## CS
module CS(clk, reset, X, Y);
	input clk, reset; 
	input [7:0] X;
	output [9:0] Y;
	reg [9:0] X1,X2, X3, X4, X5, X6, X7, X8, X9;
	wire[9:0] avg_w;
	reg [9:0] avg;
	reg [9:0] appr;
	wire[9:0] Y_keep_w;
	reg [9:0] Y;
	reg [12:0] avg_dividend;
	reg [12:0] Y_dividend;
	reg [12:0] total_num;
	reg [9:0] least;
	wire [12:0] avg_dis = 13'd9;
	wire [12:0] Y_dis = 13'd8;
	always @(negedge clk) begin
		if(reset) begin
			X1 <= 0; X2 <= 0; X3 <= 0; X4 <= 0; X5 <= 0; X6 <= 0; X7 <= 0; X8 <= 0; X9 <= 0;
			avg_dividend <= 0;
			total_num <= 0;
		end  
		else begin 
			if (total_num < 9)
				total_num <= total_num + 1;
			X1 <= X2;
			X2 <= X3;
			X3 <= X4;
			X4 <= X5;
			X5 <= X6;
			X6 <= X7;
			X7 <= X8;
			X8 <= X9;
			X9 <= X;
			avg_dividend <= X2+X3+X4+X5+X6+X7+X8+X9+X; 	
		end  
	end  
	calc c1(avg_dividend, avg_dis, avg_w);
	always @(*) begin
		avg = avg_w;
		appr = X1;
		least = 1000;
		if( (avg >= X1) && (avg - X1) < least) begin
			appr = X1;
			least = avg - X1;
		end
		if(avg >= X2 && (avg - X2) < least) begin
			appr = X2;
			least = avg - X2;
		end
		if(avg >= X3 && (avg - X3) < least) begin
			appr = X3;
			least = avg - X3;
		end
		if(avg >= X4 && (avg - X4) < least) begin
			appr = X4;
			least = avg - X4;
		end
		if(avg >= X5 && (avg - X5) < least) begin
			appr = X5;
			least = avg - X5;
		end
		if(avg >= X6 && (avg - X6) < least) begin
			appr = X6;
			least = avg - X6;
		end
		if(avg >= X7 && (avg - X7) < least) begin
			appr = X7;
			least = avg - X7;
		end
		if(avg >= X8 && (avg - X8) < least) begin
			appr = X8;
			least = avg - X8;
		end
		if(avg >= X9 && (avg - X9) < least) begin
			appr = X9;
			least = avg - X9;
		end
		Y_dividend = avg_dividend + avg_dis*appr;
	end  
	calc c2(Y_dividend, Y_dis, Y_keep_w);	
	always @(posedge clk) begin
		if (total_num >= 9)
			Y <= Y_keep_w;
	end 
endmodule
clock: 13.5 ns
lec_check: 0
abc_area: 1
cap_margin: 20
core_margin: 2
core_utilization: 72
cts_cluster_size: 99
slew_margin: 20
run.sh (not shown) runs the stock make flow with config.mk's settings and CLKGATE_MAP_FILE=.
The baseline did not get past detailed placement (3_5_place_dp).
━━━
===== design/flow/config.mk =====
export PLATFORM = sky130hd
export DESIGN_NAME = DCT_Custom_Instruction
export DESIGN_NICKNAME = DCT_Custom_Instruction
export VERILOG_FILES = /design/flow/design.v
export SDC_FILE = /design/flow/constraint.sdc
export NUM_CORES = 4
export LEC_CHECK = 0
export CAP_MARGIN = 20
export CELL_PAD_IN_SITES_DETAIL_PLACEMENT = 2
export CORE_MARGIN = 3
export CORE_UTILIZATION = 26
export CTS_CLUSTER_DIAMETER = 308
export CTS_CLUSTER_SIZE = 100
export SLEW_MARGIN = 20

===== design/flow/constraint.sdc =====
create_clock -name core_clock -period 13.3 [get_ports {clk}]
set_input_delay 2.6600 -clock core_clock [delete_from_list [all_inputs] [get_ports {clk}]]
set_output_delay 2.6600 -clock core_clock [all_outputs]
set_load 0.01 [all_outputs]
━━━
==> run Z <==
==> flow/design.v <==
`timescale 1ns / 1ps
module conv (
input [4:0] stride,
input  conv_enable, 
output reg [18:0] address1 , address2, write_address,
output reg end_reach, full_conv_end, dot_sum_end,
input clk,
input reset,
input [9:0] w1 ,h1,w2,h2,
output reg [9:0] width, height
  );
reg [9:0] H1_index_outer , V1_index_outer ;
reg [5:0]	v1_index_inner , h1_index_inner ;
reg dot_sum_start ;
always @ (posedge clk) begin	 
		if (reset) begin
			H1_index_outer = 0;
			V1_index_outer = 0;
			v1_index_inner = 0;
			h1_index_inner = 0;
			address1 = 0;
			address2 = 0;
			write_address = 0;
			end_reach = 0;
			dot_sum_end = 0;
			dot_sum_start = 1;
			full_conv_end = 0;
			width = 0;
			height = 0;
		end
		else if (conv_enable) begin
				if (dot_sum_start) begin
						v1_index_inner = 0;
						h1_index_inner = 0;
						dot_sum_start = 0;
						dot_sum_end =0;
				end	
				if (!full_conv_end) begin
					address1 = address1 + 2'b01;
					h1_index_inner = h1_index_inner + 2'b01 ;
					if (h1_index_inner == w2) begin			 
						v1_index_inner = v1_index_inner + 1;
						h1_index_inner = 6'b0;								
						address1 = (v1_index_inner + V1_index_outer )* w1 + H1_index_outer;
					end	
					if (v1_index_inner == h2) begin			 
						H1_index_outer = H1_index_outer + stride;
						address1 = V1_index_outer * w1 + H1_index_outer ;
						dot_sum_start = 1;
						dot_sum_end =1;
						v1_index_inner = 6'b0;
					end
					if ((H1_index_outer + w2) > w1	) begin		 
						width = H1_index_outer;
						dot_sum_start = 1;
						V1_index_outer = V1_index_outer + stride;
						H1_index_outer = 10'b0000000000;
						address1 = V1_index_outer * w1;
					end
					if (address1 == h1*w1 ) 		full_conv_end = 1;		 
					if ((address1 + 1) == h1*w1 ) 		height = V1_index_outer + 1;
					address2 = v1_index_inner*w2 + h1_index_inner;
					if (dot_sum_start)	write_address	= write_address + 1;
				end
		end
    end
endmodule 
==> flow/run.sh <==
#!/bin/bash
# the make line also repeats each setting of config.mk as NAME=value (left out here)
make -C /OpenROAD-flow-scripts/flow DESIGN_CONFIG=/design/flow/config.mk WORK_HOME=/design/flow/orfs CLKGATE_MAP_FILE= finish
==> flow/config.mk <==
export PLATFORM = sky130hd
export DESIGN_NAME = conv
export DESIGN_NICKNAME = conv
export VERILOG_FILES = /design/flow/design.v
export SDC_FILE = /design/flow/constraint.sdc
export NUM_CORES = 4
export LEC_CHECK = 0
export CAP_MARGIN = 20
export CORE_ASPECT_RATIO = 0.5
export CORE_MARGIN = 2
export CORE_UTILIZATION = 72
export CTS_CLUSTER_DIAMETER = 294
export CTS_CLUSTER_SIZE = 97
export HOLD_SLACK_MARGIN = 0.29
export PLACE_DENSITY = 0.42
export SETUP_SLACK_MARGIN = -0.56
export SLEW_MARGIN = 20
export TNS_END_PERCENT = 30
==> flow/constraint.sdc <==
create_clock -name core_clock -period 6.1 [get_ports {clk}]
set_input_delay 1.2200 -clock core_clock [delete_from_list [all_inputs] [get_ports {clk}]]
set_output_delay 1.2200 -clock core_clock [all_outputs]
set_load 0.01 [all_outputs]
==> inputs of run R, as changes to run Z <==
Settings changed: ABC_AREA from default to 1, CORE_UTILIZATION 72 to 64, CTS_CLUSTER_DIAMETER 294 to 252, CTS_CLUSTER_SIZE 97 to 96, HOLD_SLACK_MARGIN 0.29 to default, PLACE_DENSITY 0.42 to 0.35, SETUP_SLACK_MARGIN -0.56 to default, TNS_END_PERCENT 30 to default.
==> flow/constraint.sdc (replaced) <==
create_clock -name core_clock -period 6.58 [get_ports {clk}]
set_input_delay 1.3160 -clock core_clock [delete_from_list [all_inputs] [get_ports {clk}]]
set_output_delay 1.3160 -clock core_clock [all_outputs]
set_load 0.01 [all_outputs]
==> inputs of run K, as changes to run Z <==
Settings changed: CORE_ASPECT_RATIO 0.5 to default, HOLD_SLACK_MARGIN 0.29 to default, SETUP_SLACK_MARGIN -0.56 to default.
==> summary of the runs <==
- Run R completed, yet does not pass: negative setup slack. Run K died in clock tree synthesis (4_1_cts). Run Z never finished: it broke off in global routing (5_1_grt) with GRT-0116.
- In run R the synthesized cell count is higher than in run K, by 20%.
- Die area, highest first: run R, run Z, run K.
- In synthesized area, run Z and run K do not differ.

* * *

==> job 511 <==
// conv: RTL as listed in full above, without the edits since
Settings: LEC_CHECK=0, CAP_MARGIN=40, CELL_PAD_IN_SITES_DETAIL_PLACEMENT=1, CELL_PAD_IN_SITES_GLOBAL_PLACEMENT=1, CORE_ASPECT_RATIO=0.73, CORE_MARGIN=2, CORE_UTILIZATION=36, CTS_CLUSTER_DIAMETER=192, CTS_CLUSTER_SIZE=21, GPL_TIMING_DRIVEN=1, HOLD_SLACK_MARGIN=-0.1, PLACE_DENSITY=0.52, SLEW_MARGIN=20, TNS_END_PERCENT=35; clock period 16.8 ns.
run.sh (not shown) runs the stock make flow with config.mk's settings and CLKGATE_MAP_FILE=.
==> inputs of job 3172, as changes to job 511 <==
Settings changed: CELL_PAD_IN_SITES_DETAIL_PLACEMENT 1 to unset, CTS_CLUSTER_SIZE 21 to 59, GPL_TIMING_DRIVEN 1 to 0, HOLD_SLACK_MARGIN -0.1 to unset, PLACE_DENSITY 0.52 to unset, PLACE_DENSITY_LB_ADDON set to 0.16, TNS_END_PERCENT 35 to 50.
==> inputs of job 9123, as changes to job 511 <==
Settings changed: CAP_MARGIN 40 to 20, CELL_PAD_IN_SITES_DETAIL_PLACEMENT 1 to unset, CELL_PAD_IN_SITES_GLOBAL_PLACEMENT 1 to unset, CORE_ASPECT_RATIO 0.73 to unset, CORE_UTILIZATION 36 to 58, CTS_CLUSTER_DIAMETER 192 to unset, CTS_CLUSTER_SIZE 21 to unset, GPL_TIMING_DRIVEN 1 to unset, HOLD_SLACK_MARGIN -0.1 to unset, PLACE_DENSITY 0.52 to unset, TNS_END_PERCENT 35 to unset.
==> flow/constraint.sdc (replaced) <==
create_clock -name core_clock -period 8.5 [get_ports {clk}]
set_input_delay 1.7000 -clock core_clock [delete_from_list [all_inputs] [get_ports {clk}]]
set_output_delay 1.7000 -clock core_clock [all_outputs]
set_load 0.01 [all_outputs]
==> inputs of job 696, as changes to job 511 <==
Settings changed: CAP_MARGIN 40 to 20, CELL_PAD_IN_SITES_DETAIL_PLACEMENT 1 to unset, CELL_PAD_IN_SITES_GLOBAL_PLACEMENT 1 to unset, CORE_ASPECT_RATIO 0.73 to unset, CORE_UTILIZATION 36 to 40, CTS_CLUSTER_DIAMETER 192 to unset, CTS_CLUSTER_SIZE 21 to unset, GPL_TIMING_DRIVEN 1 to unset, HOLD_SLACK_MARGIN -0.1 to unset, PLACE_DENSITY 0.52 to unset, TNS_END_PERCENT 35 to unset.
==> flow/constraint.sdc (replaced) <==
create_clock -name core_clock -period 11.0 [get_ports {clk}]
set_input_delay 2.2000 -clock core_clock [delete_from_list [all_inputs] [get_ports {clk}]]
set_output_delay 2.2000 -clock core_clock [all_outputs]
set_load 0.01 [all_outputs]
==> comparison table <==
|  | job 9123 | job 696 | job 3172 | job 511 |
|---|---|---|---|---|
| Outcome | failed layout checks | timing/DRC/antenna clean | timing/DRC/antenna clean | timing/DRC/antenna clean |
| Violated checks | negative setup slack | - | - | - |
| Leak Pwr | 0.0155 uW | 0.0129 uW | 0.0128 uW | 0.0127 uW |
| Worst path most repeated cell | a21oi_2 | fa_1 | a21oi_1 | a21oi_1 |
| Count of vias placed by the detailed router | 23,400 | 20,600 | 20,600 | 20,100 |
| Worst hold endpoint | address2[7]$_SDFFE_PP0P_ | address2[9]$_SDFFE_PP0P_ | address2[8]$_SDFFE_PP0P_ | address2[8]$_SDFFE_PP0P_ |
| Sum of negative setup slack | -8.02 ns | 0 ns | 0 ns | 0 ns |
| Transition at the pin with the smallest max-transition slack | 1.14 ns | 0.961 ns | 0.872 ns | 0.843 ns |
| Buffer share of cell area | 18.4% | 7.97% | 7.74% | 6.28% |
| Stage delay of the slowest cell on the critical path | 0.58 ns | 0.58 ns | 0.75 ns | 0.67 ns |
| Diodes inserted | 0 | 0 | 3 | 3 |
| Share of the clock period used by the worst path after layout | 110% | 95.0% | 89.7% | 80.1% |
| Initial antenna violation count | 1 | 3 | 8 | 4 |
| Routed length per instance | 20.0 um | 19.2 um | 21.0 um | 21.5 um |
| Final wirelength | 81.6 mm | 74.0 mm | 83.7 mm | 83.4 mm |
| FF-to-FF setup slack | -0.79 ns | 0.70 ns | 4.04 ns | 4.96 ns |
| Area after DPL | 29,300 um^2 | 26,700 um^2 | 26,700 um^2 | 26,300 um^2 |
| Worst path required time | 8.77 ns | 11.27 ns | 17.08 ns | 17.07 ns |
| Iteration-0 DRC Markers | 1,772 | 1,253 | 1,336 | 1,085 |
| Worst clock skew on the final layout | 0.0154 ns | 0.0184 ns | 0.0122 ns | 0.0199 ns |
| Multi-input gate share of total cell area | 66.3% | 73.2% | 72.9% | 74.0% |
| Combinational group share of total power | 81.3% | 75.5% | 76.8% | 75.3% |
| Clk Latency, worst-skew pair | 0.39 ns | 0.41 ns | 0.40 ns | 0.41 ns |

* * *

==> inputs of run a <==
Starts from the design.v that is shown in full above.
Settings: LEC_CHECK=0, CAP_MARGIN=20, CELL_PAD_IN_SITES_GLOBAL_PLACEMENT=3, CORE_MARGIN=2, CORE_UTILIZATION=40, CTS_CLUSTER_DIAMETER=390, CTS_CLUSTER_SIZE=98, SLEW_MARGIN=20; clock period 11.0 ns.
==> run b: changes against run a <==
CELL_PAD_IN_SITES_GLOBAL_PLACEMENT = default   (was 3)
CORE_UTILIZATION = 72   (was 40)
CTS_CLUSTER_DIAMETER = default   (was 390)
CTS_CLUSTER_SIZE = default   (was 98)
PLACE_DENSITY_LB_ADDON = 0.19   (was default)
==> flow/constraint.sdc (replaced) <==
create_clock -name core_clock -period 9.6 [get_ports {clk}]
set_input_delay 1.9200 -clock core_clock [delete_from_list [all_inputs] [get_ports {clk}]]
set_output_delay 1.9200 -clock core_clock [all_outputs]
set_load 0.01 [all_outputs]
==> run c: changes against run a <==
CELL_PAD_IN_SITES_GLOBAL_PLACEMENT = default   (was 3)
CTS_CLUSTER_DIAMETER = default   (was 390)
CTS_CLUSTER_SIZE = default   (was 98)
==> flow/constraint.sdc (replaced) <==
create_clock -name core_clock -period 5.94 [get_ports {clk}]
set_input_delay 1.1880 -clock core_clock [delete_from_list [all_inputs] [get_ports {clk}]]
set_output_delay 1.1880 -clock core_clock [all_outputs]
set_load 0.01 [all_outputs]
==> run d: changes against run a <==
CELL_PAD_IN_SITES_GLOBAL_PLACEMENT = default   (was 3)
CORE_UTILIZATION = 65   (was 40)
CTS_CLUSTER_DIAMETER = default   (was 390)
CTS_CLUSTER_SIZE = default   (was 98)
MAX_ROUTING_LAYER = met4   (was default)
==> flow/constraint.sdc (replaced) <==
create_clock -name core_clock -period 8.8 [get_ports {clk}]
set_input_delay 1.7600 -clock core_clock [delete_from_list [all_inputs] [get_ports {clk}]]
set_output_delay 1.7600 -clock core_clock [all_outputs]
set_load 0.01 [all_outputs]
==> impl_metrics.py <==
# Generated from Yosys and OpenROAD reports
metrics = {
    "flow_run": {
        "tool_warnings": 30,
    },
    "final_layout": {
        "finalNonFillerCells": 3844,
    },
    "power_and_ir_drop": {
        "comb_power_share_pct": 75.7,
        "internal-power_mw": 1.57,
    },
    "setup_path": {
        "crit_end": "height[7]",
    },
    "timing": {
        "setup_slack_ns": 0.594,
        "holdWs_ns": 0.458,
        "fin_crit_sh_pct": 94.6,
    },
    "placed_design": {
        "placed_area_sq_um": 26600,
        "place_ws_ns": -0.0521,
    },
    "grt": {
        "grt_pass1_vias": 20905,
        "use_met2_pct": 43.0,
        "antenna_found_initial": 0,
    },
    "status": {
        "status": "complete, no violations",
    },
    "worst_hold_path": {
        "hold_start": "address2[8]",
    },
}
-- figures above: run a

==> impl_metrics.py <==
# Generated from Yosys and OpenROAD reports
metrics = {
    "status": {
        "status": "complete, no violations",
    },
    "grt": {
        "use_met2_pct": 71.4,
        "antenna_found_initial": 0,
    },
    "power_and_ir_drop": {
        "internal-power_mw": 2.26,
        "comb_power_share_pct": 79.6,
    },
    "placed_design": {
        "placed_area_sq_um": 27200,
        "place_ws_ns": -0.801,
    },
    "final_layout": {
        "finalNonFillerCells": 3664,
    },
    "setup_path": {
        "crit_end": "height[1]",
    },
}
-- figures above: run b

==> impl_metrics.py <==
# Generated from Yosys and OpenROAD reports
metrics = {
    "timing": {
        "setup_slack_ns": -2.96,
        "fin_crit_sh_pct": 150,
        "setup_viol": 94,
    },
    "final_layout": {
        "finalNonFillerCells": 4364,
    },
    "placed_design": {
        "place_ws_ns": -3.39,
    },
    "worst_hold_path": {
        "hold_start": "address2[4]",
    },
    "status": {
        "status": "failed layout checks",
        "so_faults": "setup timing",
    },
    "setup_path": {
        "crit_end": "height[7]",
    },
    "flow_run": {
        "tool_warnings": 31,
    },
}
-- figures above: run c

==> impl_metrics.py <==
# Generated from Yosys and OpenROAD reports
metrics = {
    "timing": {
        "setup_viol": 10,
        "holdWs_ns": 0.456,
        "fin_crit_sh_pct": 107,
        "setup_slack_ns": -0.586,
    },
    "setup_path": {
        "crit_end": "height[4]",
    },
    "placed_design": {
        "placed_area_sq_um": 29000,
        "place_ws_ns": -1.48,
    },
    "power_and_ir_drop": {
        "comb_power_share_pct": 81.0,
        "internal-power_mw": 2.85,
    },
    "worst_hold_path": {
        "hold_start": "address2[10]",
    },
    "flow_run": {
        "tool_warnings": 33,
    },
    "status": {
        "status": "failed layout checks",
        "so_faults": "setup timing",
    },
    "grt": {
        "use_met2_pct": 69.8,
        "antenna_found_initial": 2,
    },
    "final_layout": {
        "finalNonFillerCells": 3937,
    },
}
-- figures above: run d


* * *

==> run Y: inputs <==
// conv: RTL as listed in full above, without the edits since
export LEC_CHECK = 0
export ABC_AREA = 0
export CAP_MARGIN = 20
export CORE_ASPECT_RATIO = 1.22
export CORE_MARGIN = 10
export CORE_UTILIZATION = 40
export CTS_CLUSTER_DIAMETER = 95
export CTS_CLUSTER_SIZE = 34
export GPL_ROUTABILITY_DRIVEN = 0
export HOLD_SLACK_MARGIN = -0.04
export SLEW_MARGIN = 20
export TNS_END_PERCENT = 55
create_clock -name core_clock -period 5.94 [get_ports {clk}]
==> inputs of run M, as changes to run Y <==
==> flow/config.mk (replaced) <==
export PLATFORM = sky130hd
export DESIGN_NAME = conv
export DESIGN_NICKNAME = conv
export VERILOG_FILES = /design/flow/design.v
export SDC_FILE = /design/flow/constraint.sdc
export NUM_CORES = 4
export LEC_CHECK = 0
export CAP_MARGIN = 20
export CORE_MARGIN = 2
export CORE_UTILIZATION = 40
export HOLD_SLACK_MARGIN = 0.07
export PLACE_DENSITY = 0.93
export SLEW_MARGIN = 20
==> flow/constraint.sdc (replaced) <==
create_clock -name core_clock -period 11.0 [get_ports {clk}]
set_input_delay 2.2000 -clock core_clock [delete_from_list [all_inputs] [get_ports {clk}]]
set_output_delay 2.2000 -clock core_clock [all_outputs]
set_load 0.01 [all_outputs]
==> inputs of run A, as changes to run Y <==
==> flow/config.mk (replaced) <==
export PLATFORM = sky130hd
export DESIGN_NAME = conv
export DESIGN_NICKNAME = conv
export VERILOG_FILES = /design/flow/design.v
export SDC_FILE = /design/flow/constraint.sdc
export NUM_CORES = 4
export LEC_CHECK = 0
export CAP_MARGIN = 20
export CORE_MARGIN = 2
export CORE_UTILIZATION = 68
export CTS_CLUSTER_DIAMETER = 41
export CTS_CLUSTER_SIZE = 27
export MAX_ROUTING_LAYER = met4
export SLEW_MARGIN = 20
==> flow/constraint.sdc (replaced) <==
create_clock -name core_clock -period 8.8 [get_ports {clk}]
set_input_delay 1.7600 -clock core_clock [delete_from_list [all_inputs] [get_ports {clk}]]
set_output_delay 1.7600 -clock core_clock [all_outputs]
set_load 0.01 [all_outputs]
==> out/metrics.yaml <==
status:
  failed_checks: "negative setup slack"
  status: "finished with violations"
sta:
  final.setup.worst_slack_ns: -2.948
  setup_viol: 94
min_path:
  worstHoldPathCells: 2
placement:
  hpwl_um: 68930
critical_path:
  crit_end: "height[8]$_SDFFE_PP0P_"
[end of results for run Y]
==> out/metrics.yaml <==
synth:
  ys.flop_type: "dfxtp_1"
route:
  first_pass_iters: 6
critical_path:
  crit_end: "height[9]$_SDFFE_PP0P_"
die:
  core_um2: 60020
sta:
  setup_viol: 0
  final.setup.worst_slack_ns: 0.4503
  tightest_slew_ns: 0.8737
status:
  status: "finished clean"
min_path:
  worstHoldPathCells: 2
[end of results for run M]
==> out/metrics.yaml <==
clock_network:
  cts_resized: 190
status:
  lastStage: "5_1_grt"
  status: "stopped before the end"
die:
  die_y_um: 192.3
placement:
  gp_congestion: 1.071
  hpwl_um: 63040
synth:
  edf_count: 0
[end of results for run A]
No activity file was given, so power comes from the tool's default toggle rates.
━━━
• [The problem]:
Please reproduce, exactly as they appear above, the lines from the line containing "if ((address1 +" up to and including the line containing "export SETUP_SLACK_MARGIN = -0.56".

• [Completed task]:
					if ((address1 + 1) == h1*w1 ) 		height = V1_index_outer + 1;
					address2 = v1_index_inner*w2 + h1_index_inner;
					if (dot_sum_start)	write_address	= write_address + 1;
				end
		end
    end
endmodule 
==> flow/run.sh <==
#!/bin/bash
# the make line also repeats each setting of config.mk as NAME=value (left out here)
make -C /OpenROAD-flow-scripts/flow DESIGN_CONFIG=/design/flow/config.mk WORK_HOME=/design/flow/orfs CLKGATE_MAP_FILE= finish
==> flow/config.mk <==
export PLATFORM = sky130hd
export DESIGN_NAME = conv
export DESIGN_NICKNAME = conv
export VERILOG_FILES = /design/flow/design.v
export SDC_FILE = /design/flow/constraint.sdc
export NUM_CORES = 4
export LEC_CHECK = 0
export CAP_MARGIN = 20
export CORE_ASPECT_RATIO = 0.5
export CORE_MARGIN = 2
export CORE_UTILIZATION = 72
export CTS_CLUSTER_DIAMETER = 294
export CTS_CLUSTER_SIZE = 97
export HOLD_SLACK_MARGIN = 0.29
export PLACE_DENSITY = 0.42
export SETUP_SLACK_MARGIN = -0.56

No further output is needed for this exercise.